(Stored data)
<file path="config.mk">
export PLATFORM = sky130hd
export DESIGN_NAME = mole_spawner
export DESIGN_NICKNAME = d
export VERILOG_FILES = /design/src/rtl/wam_pkg.sv /design/src/rtl/wam_lfsr.sv /design/src/rtl/mole_spawner.sv
export SDC_FILE = /design/constraint.sdc
export NUM_CORES = 1
export LEC_CHECK = 0
export ABC_AREA = 1
export CAP_MARGIN = 20
export CORE_MARGIN = 2
export CORE_UTILIZATION = 49
export DETAILED_ROUTE_END_ITERATION = 8
export PLACE_DENSITY = 0.74
export SLEW_MARGIN = 40
export SYNTH_ARGS = -nofsm -noshare
export SYNTH_HDL_FRONTEND = slang
export SYNTH_SLANG_ARGS = --single-unit
export TNS_END_PERCENT = 20
</file>
<file path="constraint.sdc">
create_clock -name clk -period 1.75 [get_ports clk]
set_clock_uncertainty 0.2 [all_clocks]
set_input_delay 0.35 -clock clk [delete_from_list [all_inputs] [get_ports clk]]
set_output_delay 0.35 -clock clk [all_outputs]
set_load 0.01 [all_outputs]
</file>
<file path="src/rtl/wam_pkg.sv">
// Shared types and constants for the whack-a-mole spawner path.
package wam_pkg;

  typedef enum logic [1:0] {
    ST_IDLE,
    ST_GAP,
    ST_PICK,
    ST_UP
  } state_e;

  localparam logic [1:0] COL_NONE = 2'd3;

  // Galois right-shift taps for x^16 + x^14 + x^13 + x^11 + 1 (maximal length).
  localparam logic [15:0] LFSR_TAPS_16 = 16'hB400;

endpackage

</file>
<file path="src/rtl/wam_lfsr.sv">
// Free-running Galois LFSR; reloads SEED on synchronous reset, otherwise steps every cycle.
module wam_lfsr #(
  parameter int unsigned      WIDTH = 16,
  parameter logic [WIDTH-1:0] SEED  = 16'hACE1,
  parameter logic [WIDTH-1:0] TAPS  = 16'hB400
) (
  input  logic             clk,
  input  logic             reset,
  output logic [WIDTH-1:0] q
);

  always_ff @(posedge clk) begin
    if (reset) begin
      q <= SEED;
    end else if (q[0]) begin
      q <= (q >> 1) ^ TAPS;
    end else begin
      q <= q >> 1;
    end
  end

endmodule

</file>
<file path="src/rtl/mole_spawner.sv">
// Picks a random column, holds it for up_ticks game ticks or until hit, then waits a gap.
// Optional macro MOLE_NO_REPEAT_EN: never spawn the same column twice in a row.
module mole_spawner
  import wam_pkg::*;
#(
  parameter int unsigned           LFSR_WIDTH = 16,
  parameter logic [LFSR_WIDTH-1:0] SEED       = 16'hACE1,
  parameter int unsigned           GAP_TICKS  = 4
) (
  input  logic       clk,
  input  logic       reset,
  input  logic       enable,
  input  logic       tick,
  input  logic [7:0] up_ticks,
  input  logic       hit,
  output logic [1:0] col_idx,
  output logic       mole_active,
  output logic       spawn,
  output logic       hit_ack,
  output logic       miss
);

  localparam logic [7:0] gap_cnt = 8'(GAP_TICKS);

  logic [LFSR_WIDTH-1:0] lfsr;
  logic                  unused_lfsr;
  logic [1:0]            cand;
  logic                  accept;

  state_e     state_q, state_d;
  logic [7:0] cnt_q, cnt_d;
  logic [1:0] col_q, col_d;
  logic       active_q, active_d;
  logic       spawn_q, spawn_d;
  logic       hit_ack_q, hit_ack_d;
  logic       miss_q, miss_d;
  logic       expire;

  wam_lfsr #(
    .WIDTH(LFSR_WIDTH),
    .SEED (SEED),
    .TAPS (LFSR_WIDTH'(LFSR_TAPS_16))
  ) u_lfsr (
    .clk  (clk),
    .reset(reset),
    .q    (lfsr)
  );

  assign cand        = lfsr[1:0];
  assign unused_lfsr = ^lfsr[LFSR_WIDTH-1:2];
  assign expire      = tick && (cnt_q == 8'd1);

`ifdef MOLE_NO_REPEAT_EN
  logic [1:0] prev_col_q;

  assign accept = (cand != COL_NONE) && (cand != prev_col_q);

  always_ff @(posedge clk) begin
    if (reset) begin
      prev_col_q <= COL_NONE;
    end else if (spawn_d) begin
      prev_col_q <= cand;
    end
  end
`else
  assign accept = (cand != COL_NONE);
`endif

  always_ff @(posedge clk) begin
    if (reset) begin
      state_q   <= ST_IDLE;
      cnt_q     <= 8'd0;
      col_q     <= COL_NONE;
      active_q  <= 1'b0;
      spawn_q   <= 1'b0;
      hit_ack_q <= 1'b0;
      miss_q    <= 1'b0;
    end else begin
      state_q   <= state_d;
      cnt_q     <= cnt_d;
      col_q     <= col_d;
      active_q  <= active_d;
      spawn_q   <= spawn_d;
      hit_ack_q <= hit_ack_d;
      miss_q    <= miss_d;
    end
  end

  always_comb begin
    state_d = state_q;
    cnt_d   = cnt_q;
    if (!enable) begin
      state_d = ST_IDLE;
    end else begin
      unique case (state_q)
        ST_IDLE: begin
          state_d = ST_GAP;
          cnt_d   = gap_cnt;
        end
        ST_GAP: begin
          if (tick) begin
            cnt_d = cnt_q - 8'd1;
            if (cnt_q == 8'd1) state_d = ST_PICK;
          end
        end
        ST_PICK: begin
          if (accept) begin
            state_d = ST_UP;
            cnt_d   = (up_ticks == 8'd0) ? 8'd1 : up_ticks;
          end
        end
        ST_UP: begin
          // Hit takes precedence over an expiring tick in the same cycle.
          if (hit || expire) begin
            state_d = ST_GAP;
            cnt_d   = gap_cnt;
          end else if (tick) begin
            cnt_d = cnt_q - 8'd1;
          end
        end
        default: state_d = ST_IDLE;
      endcase
    end
  end

  always_comb begin
    col_d     = col_q;
    active_d  = active_q;
    spawn_d   = 1'b0;
    hit_ack_d = 1'b0;
    miss_d    = 1'b0;
    if (!enable) begin
      col_d    = COL_NONE;
      active_d = 1'b0;
    end else begin
      case (state_q)
        ST_PICK: begin
          if (accept) begin
            col_d    = cand;
            active_d = 1'b1;
            spawn_d  = 1'b1;
          end
        end
        ST_UP: begin
          if (hit || expire) begin
            hit_ack_d = hit;
            miss_d    = !hit;
            col_d     = COL_NONE;
            active_d  = 1'b0;
          end
        end
        default: ;
      endcase
    end
  end

  assign col_idx     = col_q;
  assign mole_active = active_q;
  assign spawn       = spawn_q;
  assign hit_ack     = hit_ack_q;
  assign miss        = miss_q;

endmodule

</file>
Word-level counts from Yosys, hierarchy flattened
Index checks and enable logic that the tools add are counted.
W data, S select, Z words.
Operators by class
  $add $sub $neg: 1
  equality and inequality tests: 9
  mux-type cells: 18
  bitwise gates (word level): 5
  reduce and logical (&&, ||, !) cells: 12
Operator list (count)
  $mux W8: 4
  $pmux W8 S4: 1
  $mux W16: 1
  $mux W2: 6
  $ne A2 B2 Y1 const B: 5
  $eq A8 B1 Y1 const B: 1
  $logic_not A8 Y1: 1
  $pmux W2 S4: 1
  $sub A8 B1 Y8 const B: 1
  $eq A2 B2 Y1 const B: 2
  $not A1 Y1: 4
  $not A3 Y4: 1
  $pmux W2 S2: 1
  $reduce_and A4 Y1: 1
  $reduce_or A4 Y1: 1
  $mux W1: 3
  $reduce_and A3 Y1: 1
  $reduce_or A3 Y1: 1
  $eq A2 B1 Y1 const B: 1
  $logic_not A2 Y1: 1
  $pmux W1 S2: 1
  $reduce_and A2 Y1: 1
  $reduce_bool A2 Y1: 1
  $reduce_or A2 Y1: 1
  other kinds (3): 3
Storage, ports and cells
  flip-flop bits (word level): 32
  input port bits: 13
  output and inout bits: 6
  logic and storage cells: 53

Logic depth before layout (Yosys ltp)
  word-level depth: 5
  mapped depth: 11
  depth with buffers taken out: 11

Cells and area by module
From an unflattened synthesis, not the netlist that was laid out.
Unflattened totals
  cell total of the unflattened synthesis: 212
  area, all modules: 1617.8 µm²
By module, submodules not included
  mole_spawner: instances 1, cells each 161, area each 1143.6 µm², seq. area each 320.3 µm²
  wam_lfsr: instances 1, cells each 51, area each 474.2 µm², seq. area each 320.3 µm²

Worst setup path after synthesis
Ideal clock, no wire load.
  path type: reg2reg
  start point: reg state_q[0]
  end point: reg col_q[0], in the netlist col_idx[0]
  setup time: 118 ps
  arrival time: 1338 ps
  required time: 1432 ps
  slack: 94 ps
  cell stages (with the launch flop): 9
  buffers on the path: 1
  clock period less this slack: 1656 ps
  path through: dfxtp_1 -> inv_1 -> ha_1 -> buf_4 -> or2_2 -> nand3_2 -> inv_1 -> o22ai_1 -> nand2_1
Between the ends
  longest elaborated chain between the ends: 3
  elaborated cells between the ends (all ways): 7
  those cells by class: eq/ne: 4; mux: 1; reduce/logical: 2
Ends and longest elaborated chain
  start: declaration: RTL line mole_spawner.sv:30  | state_e state_q, state_d;
  start signal: assignment: RTL line mole_spawner.sv:79  | state_q <= state_d;
  $eq A2 B2 Y1: RTL line mole_spawner.sv:136  | case (state_q)
  $ne A2 B2 Y1 (no source line) or $reduce_bool A2 Y1 (tied branches)
  $reduce_and A3 Y1 (no source line)
  end signal: assignment: RTL line mole_spawner.sv:81  | col_q <= col_d;
  end: declaration: RTL line mole_spawner.sv:32  | logic [1:0] col_q, col_d;
Parallel ways exist; a longest one is shown, timed or not.
A chain may end at the register's enable or synchronous reset.

Worst setup path after layout
  start point: reg cnt_q[0]
  end point: reg cnt_q[4]
Between the ends
  longest elaborated chain between the ends: 5
  elaborated cells between the ends (all ways): 7
  those cells by class: add/sub: 1; eq/ne: 1; mux: 3; reduce/logical: 2
Ends and longest elaborated chain
  start: declaration: RTL line mole_spawner.sv:31  | logic [7:0] cnt_q, cnt_d;
  start signal: assignment: RTL line mole_spawner.sv:80  | cnt_q <= cnt_d;
  branches (longest 4 deep; another with $sub A8 B1 Y8)
  $pmux W8 S4 *: RTL line mole_spawner.sv:95  | unique case (state_q)
Every way passes the cells marked *.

What to produce
As listed above, the lines from the line with "hit_ack_q <= hit_ack_d;" to the line with "default: state_d = ST_IDLE;" are to be echoed exactly, with both ends included and nothing added.

Your response
      hit_ack_q <= hit_ack_d;
      miss_q    <= miss_d;
    end
  end

  always_comb begin
    state_d = state_q;
    cnt_d   = cnt_q;
    if (!enable) begin
      state_d = ST_IDLE;
    end else begin
      unique case (state_q)
        ST_IDLE: begin
          state_d = ST_GAP;
          cnt_d   = gap_cnt;
        end
        ST_GAP: begin
          if (tick) begin
            cnt_d = cnt_q - 8'd1;
            if (cnt_q == 8'd1) state_d = ST_PICK;
          end
        end
        ST_PICK: begin
          if (accept) begin
            state_d = ST_UP;
            cnt_d   = (up_ticks == 8'd0) ? 8'd1 : up_ticks;
          end
        end
        ST_UP: begin
          // Hit takes precedence over an expiring tick in the same cycle.
          if (hit || expire) begin
            state_d = ST_GAP;
            cnt_d   = gap_cnt;
          end else if (tick) begin
            cnt_d = cnt_q - 8'd1;
          end
        end
        default: state_d = ST_IDLE;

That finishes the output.